Among the articles in the U.N. Declaration that articulate established norms of international law, Articles 3 and 4 explicitly address the right of indigenous peoples to self-determination. Self-determination is “a principle of the highest order within the contemporary international system,” which is “[a]ffirmed in the United Nations Charter and other major international legal instruments” and “is widely acknowledged to be a principle of customary international law and even jus cogens, a preemptory norm.” S. James Anaya, International Law and Indigenous Peoples 97 (2004). As described by Professor Anaya, “self-determination entails a universe of human rights precepts extending from core values and applying in favor of human beings in relation to the institutions of government under which they live. In essence, self-determination comprises a standard of governmental legitimacy within the modern human rights frame.” Id. at 104.
As explained by Professor Anaya, in its substantive content, self-determination includes a “constitutive” aspect—in that the institutions of government should be substantially created through processes that are guided by the will of the people, or peoples, governed—and an “ongoing” aspect—in that, as a matter independent of the process through which they were created, the institutions of government must allow for people to live in freedom on an ongoing basis.
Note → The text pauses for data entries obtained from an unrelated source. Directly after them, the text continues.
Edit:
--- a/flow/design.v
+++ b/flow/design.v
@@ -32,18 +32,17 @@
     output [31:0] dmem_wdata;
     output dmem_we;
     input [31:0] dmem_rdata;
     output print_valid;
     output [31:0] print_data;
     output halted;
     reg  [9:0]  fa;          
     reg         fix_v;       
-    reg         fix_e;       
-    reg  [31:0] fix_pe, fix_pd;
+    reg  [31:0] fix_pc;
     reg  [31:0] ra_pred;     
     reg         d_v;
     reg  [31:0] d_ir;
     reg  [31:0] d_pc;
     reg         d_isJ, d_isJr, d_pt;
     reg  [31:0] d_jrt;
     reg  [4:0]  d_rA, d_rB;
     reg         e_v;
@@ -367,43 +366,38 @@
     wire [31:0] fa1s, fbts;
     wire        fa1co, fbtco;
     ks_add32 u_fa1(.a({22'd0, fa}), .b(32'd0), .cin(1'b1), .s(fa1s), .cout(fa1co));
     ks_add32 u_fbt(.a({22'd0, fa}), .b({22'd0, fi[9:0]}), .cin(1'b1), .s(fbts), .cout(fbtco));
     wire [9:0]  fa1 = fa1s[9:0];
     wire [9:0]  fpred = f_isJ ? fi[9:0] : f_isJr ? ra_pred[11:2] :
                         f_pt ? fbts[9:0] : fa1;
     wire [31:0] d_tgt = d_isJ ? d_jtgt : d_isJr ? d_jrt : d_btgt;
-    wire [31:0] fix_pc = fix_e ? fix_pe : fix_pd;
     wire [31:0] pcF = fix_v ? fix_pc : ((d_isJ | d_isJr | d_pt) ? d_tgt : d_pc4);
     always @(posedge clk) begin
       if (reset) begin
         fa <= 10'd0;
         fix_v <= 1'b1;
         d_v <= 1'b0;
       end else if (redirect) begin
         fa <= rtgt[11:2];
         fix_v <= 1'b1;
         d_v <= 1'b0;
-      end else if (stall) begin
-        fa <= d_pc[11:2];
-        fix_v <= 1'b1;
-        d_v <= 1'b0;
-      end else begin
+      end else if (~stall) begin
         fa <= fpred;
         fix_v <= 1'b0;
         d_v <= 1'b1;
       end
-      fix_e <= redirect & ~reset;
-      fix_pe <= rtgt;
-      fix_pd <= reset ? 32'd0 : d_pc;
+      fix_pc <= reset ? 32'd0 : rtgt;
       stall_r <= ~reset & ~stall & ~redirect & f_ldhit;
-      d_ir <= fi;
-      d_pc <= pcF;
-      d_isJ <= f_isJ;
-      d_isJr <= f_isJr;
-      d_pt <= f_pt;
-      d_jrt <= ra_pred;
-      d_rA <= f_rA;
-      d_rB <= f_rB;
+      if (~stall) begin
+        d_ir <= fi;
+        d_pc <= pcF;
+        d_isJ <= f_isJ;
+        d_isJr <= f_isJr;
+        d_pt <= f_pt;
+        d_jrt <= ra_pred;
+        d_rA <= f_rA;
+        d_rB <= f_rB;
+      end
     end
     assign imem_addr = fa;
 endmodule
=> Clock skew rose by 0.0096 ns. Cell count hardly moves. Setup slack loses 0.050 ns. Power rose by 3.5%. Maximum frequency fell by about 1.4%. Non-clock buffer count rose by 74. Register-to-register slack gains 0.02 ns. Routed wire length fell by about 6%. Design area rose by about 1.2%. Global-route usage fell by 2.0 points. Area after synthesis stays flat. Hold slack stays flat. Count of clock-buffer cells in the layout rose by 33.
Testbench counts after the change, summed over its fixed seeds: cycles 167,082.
Background: an optimization exercise with open tools, aiming at small area, a short achievable clock period and few clock cycles. Do not read the settings as production practice.

==> 10-03: inputs <==
==> flow/design.v <==
module s_mem(input logic clk,
             input logic init,
             input logic [15:0] rlo, input logic [15:0] rhi, input logic r0,
             input logic [15:0] ulo, input logic [15:0] uhi, input logic u0,
             output logic [7:0] a0,      
             output logic [7:0] a1,      
             output logic [7:0] a255,    
             output logic [7:0] sj,      
             output logic [7:0] ks);     
    logic [7:0] sw [0:255];
    logic [15:0] rhi_e;
    assign rhi_e = rhi & {16{!init}};
    logic [255:0] e, f, ne, nf, k2;
    always_comb begin
        for (int p = 0; p < 256; p++) begin
            e[p] = rlo[p % 16] && rhi_e[p / 16];               
            f[p] = !(rlo[p % 16] && rhi[p / 16]) && !init;     
            ne[p] = !e[p];
            nf[p] = !f[p];
            k2[p] = ulo[p % 16] && uhi[p / 16];
        end
    end
    logic [7:0] sj_ev, sj_od, ks_ev, ks_od;
    always_comb begin
        sj_ev = 8'h00; sj_od = 8'h00;
        ks_ev = 8'h00; ks_od = 8'h00;
        for (int p = 0; p < 256; p += 2) begin
            sj_od = sj_od | ({8{e[p]}} & sw[p + 1]);
            sj_ev = sj_ev | ({8{e[p + 1]}} & sw[(p + 2) % 256]);
            ks_ev = ks_ev | ({8{k2[p]}} & sw[p]);
            ks_od = ks_od | ({8{k2[p + 1]}} & sw[p + 1]);
        end
    end
    assign sj = r0 ? sj_ev : ~sj_od;
    assign ks = u0 ? ~ks_od : ks_ev;
    logic [7:0] a0_t, a0_n;
    assign a0_t = sw[0];
    assign a0_n = ~sw[0];
    assign a0 = a0_t;
    assign a1 = ~sw[1];
    assign a255 = ~sw[255];
    genvar g, b;
    generate
        for (g = 0; g < 255; g++) begin : g_word
            for (b = 0; b < 8; b++) begin : g_bit
                localparam bit INIT1 = ((g >> b) & 1) != (g & 1);
                logic x;
                assign x = (g & 1) ? a0_t[b] : a0_n[b];
                always_ff @(posedge clk)
                    if (INIT1) sw[g][b] <= !((e[g] && x) || (f[g] && sw[g + 1][b]));
                    else       sw[g][b] <= !((ne[g] || x) && (nf[g] || sw[g + 1][b]));
            end
        end
    endgenerate
    always_ff @(posedge clk)
        if (init) sw[255] <= 8'd0;
        else      sw[255] <= ~sj;
endmodule
module crack(input logic clk, input logic rst_n,
             input logic en, output logic rdy,
             input logic [23:0] key_start,
             output logic [23:0] key, output logic key_valid,
             output logic [7:0] ct_addr, input logic [7:0] ct_rddata);
    localparam logic [1:0] IDLE = 2'd0, FIRST = 2'd1, RUN = 2'd2, DONE = 2'd3;
    logic [1:0] state;
    logic [9:0] cnt;
    logic [1:0] m3;              
    logic [7:0] r, v, ksq, ctq;
    logic [15:0] rlo, rhi, ulo, uhi;
    logic u0;
    logic [7:0] kn0;             
    logic [9:0] tlast;           
    logic init, check, reject, keymax;
    logic [7:0] si, s1, sj, ks, a255, kb, rn, u, u2, snext;
    logic [7:0] pt;
    logic good;
    assign check  = (state == RUN) && (cnt >= 10'd261);
    assign pt     = ksq ^ ctq;
    assign good   = (pt >= 8'h20) && (pt <= 8'h7E);
    assign keymax = (key == 24'hFFFFFF);
    assign reject = check && !good && !keymax;
    assign init   = (state == FIRST) || reject;
    s_mem s(.clk(clk), .init(init),
            .rlo(rlo), .rhi(rhi), .r0(r[0]),
            .ulo(ulo), .uhi(uhi), .u0(u0),
            .a0(si), .a1(s1), .a255(a255), .sj(sj), .ks(ks));
    always_comb begin
        case (m3)
            2'd0:    kb = key[23:16];
            2'd1:    kb = key[15:8];
            default: kb = key[7:0];
        endcase
    end
    assign snext = (r == 8'd0) ? si : s1;
    always_comb begin
        if (state == FIRST)
            rn = key[23:16] - 8'd1;
        else if (reject)
            rn = kn0;
        else if (cnt <= 10'd255)
            rn = r + snext + (kb - 8'd1);
        else if (cnt == 10'd256)
            rn = 8'hFF;
        else if (cnt == 10'd257)
            rn = snext + 8'hFE;
        else
            rn = r + snext - 8'd1;
    end
    assign u  = v + a255;
    assign u2 = (u == 8'd0) ? r : (u == r + 8'd1) ? 8'hFF : u - 8'd1;
    always_ff @(posedge clk) begin
        r <= rn;
        for (int k = 0; k < 16; k++) begin
            rlo[k] <= (rn[3:0] == k[3:0]);
            rhi[k] <= (rn[7:4] == k[3:0]);
            ulo[k] <= (u2[3:0] == k[3:0]);
            uhi[k] <= (u2[7:4] == k[3:0]);
        end
        u0 <= u2[0];
        ksq <= ks;
        ctq <= ct_rddata;
        v <= si - cnt[7:0];
        kn0 <= key[23:16] + {7'd0, key[15:0] == 16'hFFFF} - 8'd1;
        if (init)
            m3 <= 2'd1;
        else
            m3 <= (m3 == 2'd2) ? 2'd0 : m3 + 2'd1;
        if (cnt == 10'd100)
            tlast <= {2'b00, ctq} + 10'd260;
        if (cnt >= 10'd258)
            ct_addr <= ct_addr + 8'd1;
        else
            ct_addr <= 8'd0;
    end
    always_ff @(posedge clk or negedge rst_n) begin
        if (!rst_n) begin
            state <= IDLE;
            cnt <= 10'd0;
            key <= 24'd0;
            rdy <= 1'b0;
            key_valid <= 1'b0;
        end else begin
            case (state)
                IDLE: begin
                    key <= key_start;
                    if (en) state <= FIRST;
                end
                FIRST: begin
                    state <= RUN;
                    cnt <= 10'd1;
                end
                RUN: begin
                    if (check && !good) begin
                        if (keymax) begin
                            state <= DONE;
                            rdy <= 1'b1;
                            key_valid <= 1'b0;
                        end else begin
                            key <= key + 24'd1;
                            cnt <= 10'd1;
                        end
                    end else if (check && cnt == tlast) begin
                        state <= DONE;
                        rdy <= 1'b1;
                        key_valid <= 1'b1;
                    end else begin
                        cnt <= cnt + 10'd1;
                    end
                end
                default: ;
            endcase
        end
    end
endmodule
==> flow/flow/run.sh <==
#!/bin/bash
# Own flow: the standard layout with two changes:
#  - synthesis maps with Yosys's default ABC script (abc.tcl) instead of ORFS's;
#  - before global placement, place_array.tcl places the state array's flip-flops
#    in a grid (ORFS's PRE_GLOBAL_PLACE_SKIP_IO_TCL hook).
# Everything else is standard.sh's. make's output goes to flow_make.log, and each
# ORFS step keeps its own log under orfs/logs.
set -euo pipefail
W=$(pwd)
cat flow/abc.tcl synth_recipe.tcl > my_synth.tcl
sed -e "s|SYNTH_SCRIPT=[^ ]*|SYNTH_SCRIPT=$W/my_synth.tcl PRE_GLOBAL_PLACE_SKIP_IO_TCL=$W/flow/place_array.tcl|" standard.sh > my_standard.sh
grep -q "SYNTH_SCRIPT=$W/my_synth.tcl" my_standard.sh
bash my_standard.sh > flow_make.log 2>&1
==> flow/flow/abc.tcl <==
# Technology mapping with Yosys's default ABC script (delay target 4 ns) instead of
# ORFS's: same arguments otherwise (liberty, don't-use cells, constraints).
proc abc {args} {
  set out [list]
  for {set i 0} {$i < [llength $args]} {incr i} {
    set a [lindex $args $i]
    if {$a eq "-script" || $a eq "-D"} { incr i; continue }
    lappend out $a
  }
  yosys abc {*}$out -D 4000
}
==> flow/flow/place_array.tcl <==
# Structured placement of the state array's flip-flops, run before global placement.
# The 256 words sit in a 16 x 16 grid of tiles in snake order, so that word p and
# word p+1 (which feeds it) are neighbours; a word's 8 bits are stacked in the
# middle of its tile, one per row. The flip-flops are fixed (FIRM) so that global
# placement puts each bit's logic and the read trees around them.
set block [ord::get_db_block]
set core [$block getCoreArea]
set cx0 [$core xMin]; set cy0 [$core yMin]; set cx1 [$core xMax]; set cy1 [$core yMax]

# rows by y
set rowlist {}
foreach row [$block getRows] {
  set bb [$row getBBox]
  lappend rowlist [list [$bb yMin] [$bb xMin] [$bb xMax] [$row getOrient] [[$row getSite] getWidth] [[$row getSite] getHeight]]
}
set rowlist [lsort -integer -index 0 $rowlist]
set nrows [llength $rowlist]
set sitew [lindex [lindex $rowlist 0] 4]
set rowh [lindex [lindex $rowlist 0] 5]

# occupied sites of each row (tap cells and anything already placed)
array set occ {}
foreach inst [$block getInsts] {
  if {[lsearch {PLACED FIRM LOCKED COVER} [$inst getPlacementStatus]] < 0} { continue }
  set bb [$inst getBBox]
  set ri [expr {([$bb yMin] - [lindex [lindex $rowlist 0] 0]) / $rowh}]
  if {$ri < 0 || $ri >= $nrows} { continue }
  set rx0 [lindex [lindex $rowlist $ri] 1]
  for {set s [expr {([$bb xMin] - $rx0) / $sitew}]} {$s < ([$bb xMax] - $rx0 + $sitew - 1) / $sitew} {incr s} {
    set occ($ri,$s) 1
  }
}

proc free_span {ri s w} {
  global occ
  for {set k 0} {$k < $w} {incr k} {
    if {[info exists occ($ri,[expr {$s + $k}])]} { return 0 }
  }
  return 1
}

set tw [expr {($cx1 - $cx0) / 16.0}]
set th [expr {($cy1 - $cy0) / 16.0}]
set rows_per_tile [expr {int($th / $rowh)}]
set placed 0
foreach inst [$block getInsts] {
  set name [$inst getName]
  if {![regexp {^s\.sw\\?\[([0-9]+)\\?\]\\?\[([0-9]+)\\?\]} $name -> p b]} { continue }
  set R [expr {$p / 16}]
  set C [expr {($R % 2 == 0) ? ($p % 16) : (15 - $p % 16)}]
  set w [expr {([[$inst getMaster] getWidth] + $sitew - 1) / $sitew}]
  # tile origin; bits in rows centred in the tile
  set r0 [expr {int(($cy0 + $R * $th - [lindex [lindex $rowlist 0] 0]) / $rowh) + ($rows_per_tile - 8) / 2}]
  set ri [expr {$r0 + $b}]
  if {$ri >= $nrows} { set ri [expr {$nrows - 1}] }
  set row [lindex $rowlist $ri]
  set rx0 [lindex $row 1]
  set target [expr {int(($cx0 + ($C + 0.5) * $tw - $rx0) / $sitew) - $w / 2}]
  set found -1
  for {set d 0} {$d < 200} {incr d} {
    foreach s [list [expr {$target + $d}] [expr {$target - $d}]] {
      if {$s >= 0 && ($rx0 + ($s + $w) * $sitew) <= [lindex $row 2] && [free_span $ri $s $w]} { set found $s; break }
    }
    if {$found >= 0} { break }
  }
  if {$found < 0} { continue }
  for {set k 0} {$k < $w} {incr k} { set occ($ri,[expr {$found + $k}]) 1 }
  $inst setOrient [lindex $row 3]
  $inst setLocation [expr {$rx0 + $found * $sitew}] [lindex $row 0]
  $inst setPlacementStatus FIRM
  incr placed
}
puts "place_array: fixed $placed state flip-flops in a 16x16 tile grid"
==> flow/standard.sh <==
#!/bin/bash
# synth_recipe.tcl (not shown) runs the flow's synth.tcl, then flattens the netlist and writes it again
# the make line also repeats each setting of config.mk as NAME=value (left out here)
make -C /OpenROAD-flow-scripts/flow DESIGN_CONFIG=/design/flow/config.mk WORK_HOME=/design/flow/orfs CLKGATE_MAP_FILE= SYNTH_SCRIPT=/design/flow/synth_recipe.tcl "${@:-finish}"
==> flow/config.mk <==
export PLATFORM = sky130hd
export DESIGN_NAME = crack
export DESIGN_NICKNAME = crack
export VERILOG_FILES = /design/flow/design.v
export SDC_FILE = /design/flow/constraint.sdc
export NUM_CORES = 4
export LEC_CHECK = 0
export CAP_MARGIN = 20
export CORE_MARGIN = 2
export CORE_UTILIZATION = 35
export PLACE_DENSITY = 0.42
export SLEW_MARGIN = 20
==> flow/constraint.sdc <==
create_clock -name core_clock -period 10.0 [get_ports {clk}]
set_input_delay 2.0000 -clock core_clock [delete_from_list [all_inputs] [get_ports {clk}]]
set_output_delay 2.0000 -clock core_clock [all_outputs]
set_load 0.01 [all_outputs]
==> 11-01 (differences from 10-03) <==
--- a/flow/flow/place_array.tcl
+++ b/flow/flow/place_array.tcl
@@ -19,7 +19,7 @@
 set rowh [lindex [lindex $rowlist 0] 5]
 
 # occupied sites of each row (tap cells and anything already placed)
-array set occ {}
+array unset ::occ; array set ::occ {}
 foreach inst [$block getInsts] {
   if {[lsearch {PLACED FIRM LOCKED COVER} [$inst getPlacementStatus]] < 0} { continue }
   set bb [$inst getBBox]
@@ -27,14 +27,14 @@
   if {$ri < 0 || $ri >= $nrows} { continue }
   set rx0 [lindex [lindex $rowlist $ri] 1]
   for {set s [expr {([$bb xMin] - $rx0) / $sitew}]} {$s < ([$bb xMax] - $rx0 + $sitew - 1) / $sitew} {incr s} {
-    set occ($ri,$s) 1
+    set ::occ($ri,$s) 1
   }
 }
 
 proc free_span {ri s w} {
-  global occ
-  for {set k 0} {$k < $w} {incr k} {
-    if {[info exists occ($ri,[expr {$s + $k}])]} { return 0 }
+  # keep one free site on each side
+  for {set k -1} {$k <= $w} {incr k} {
+    if {[info exists ::occ($ri,[expr {$s + $k}])]} { return 0 }
   }
   return 1
 }
@@ -64,7 +64,7 @@
     if {$found >= 0} { break }
   }
   if {$found < 0} { continue }
-  for {set k 0} {$k < $w} {incr k} { set occ($ri,[expr {$found + $k}]) 1 }
+  for {set k 0} {$k < $w} {incr k} { set ::occ($ri,[expr {$found + $k}]) 1 }
   $inst setOrient [lindex $row 3]
   $inst setLocation [expr {$rx0 + $found * $sitew}] [lindex $row 0]
   $inst setPlacementStatus FIRM
==> comparison table <==
| quantity | 10-03 | 11-01 |
|---|---|---|
| Part of the Yosys area used for sequential elements | 47.2% | 47.2% |
| Horizontal die dimension | 523 um | 523 um |
| Standard-cell rows | 190 | 190 |
| Compound-Gate Fraction of Synth Area | 32.3% | 32.3% |
| Adder-Cell Fraction of Synth Area | 0.906% | 0.906% |
| I/O Pins | 69 | 69 |
| EDFF count, synth | 10 | 10 |
| Ys flop type | sky130_fd_sc_hd__dfxtp_1 | sky130_fd_sc_hd__dfxtp_1 |
| Post-synthesis instance area | 0.0945 sq mm | 0.0945 sq mm |
| Warning count from the yosys run | 3 | 3 |
| Synthesized-area fraction occupied by xor and xnor cells | 0.733% | 0.733% |
| Flops & latches, synth | 2211 | 2211 |
| Post-Synthesis Net Count | 10500 | 10500 |
| PortBufs | 68 | 68 |
| Placer congestion estimate | 1.46 | 1.51 |
| Y dimension of the die | 523 um | 523 um |
| Basic-gate share of the synthesized area counting and, or, nand and nor cells | 14.4% | 14.4% |
| Number of unique standard cell types used by synthesis | 65 | 65 |
| Biggest area consumer among synthesized cells | sky130_fd_sc_hd__dfxtp_1 | sky130_fd_sc_hd__dfxtp_1 |
| Cells after synthesis | 10399 | 10399 |
| Avg Inst Size Synth | 9.08 sq um | 9.08 sq um |
| Run status | aborted with a tool error | aborted with a tool error |
| Stage where the flow stopped | detailed placement | global routing |
| Top-area cell type share of the netlist area | 45.8% | 45.8% |
| Detailed placement HPWL | 1020000 um | 1010000 um |
| Effective utilization at floorplan | 35.2% | 35.2% |
| Most common cell in the netlist | sky130_fd_sc_hd__dfxtp_1 | sky130_fd_sc_hd__dfxtp_1 |
Function was not checked in any run of this note: the RTL went through the layout flow alone.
Id. at 104–105. When the institutions of government do not measure up to these substantive aspects, international law provides for remedies, although “remedies to redress historical violations of self-determination do not necessarily entail a reversion to the status quo ante”; rather, such remedies should “be developed in accordance with the present-day aspirations of the aggrieved groups, whose character may be substantially altered with the passage of time.” Id. at 107.
As conceptualized by Professor Anaya, the principle of self-determination provides a foundation for more particularized human rights norms, including nondiscrimination and cultural integrity. Id. at 129–41. The norm of nondiscrimination, articulated in Article 2 of the U.N. Declaration (and mentioned in Articles 17 and 21), is enshrined in the United Nations Charter. U.N. Charter, art. 1, para. 3. The norm of nondiscrimination is also enshrined in Article 26 of the International Covenant on Civil and Political Rights (ICCPR). Opened for signature Dec. 16, 1966, 999 U.N.T.S. 171. The entirety of the International Convention on the Elimination of All Forms of Racial Discrimination (ICERD) is concerned with the norm of nondiscrimination. Opened for signature Jan. 4, 1969, 660 U.N.T.S. 195. The right to be free from discrimination, however, does not mean that a country’s laws cannot treat an indigenous people differently from the general population; indeed, some of the rights of indigenous peoples require a measure of differential treatment.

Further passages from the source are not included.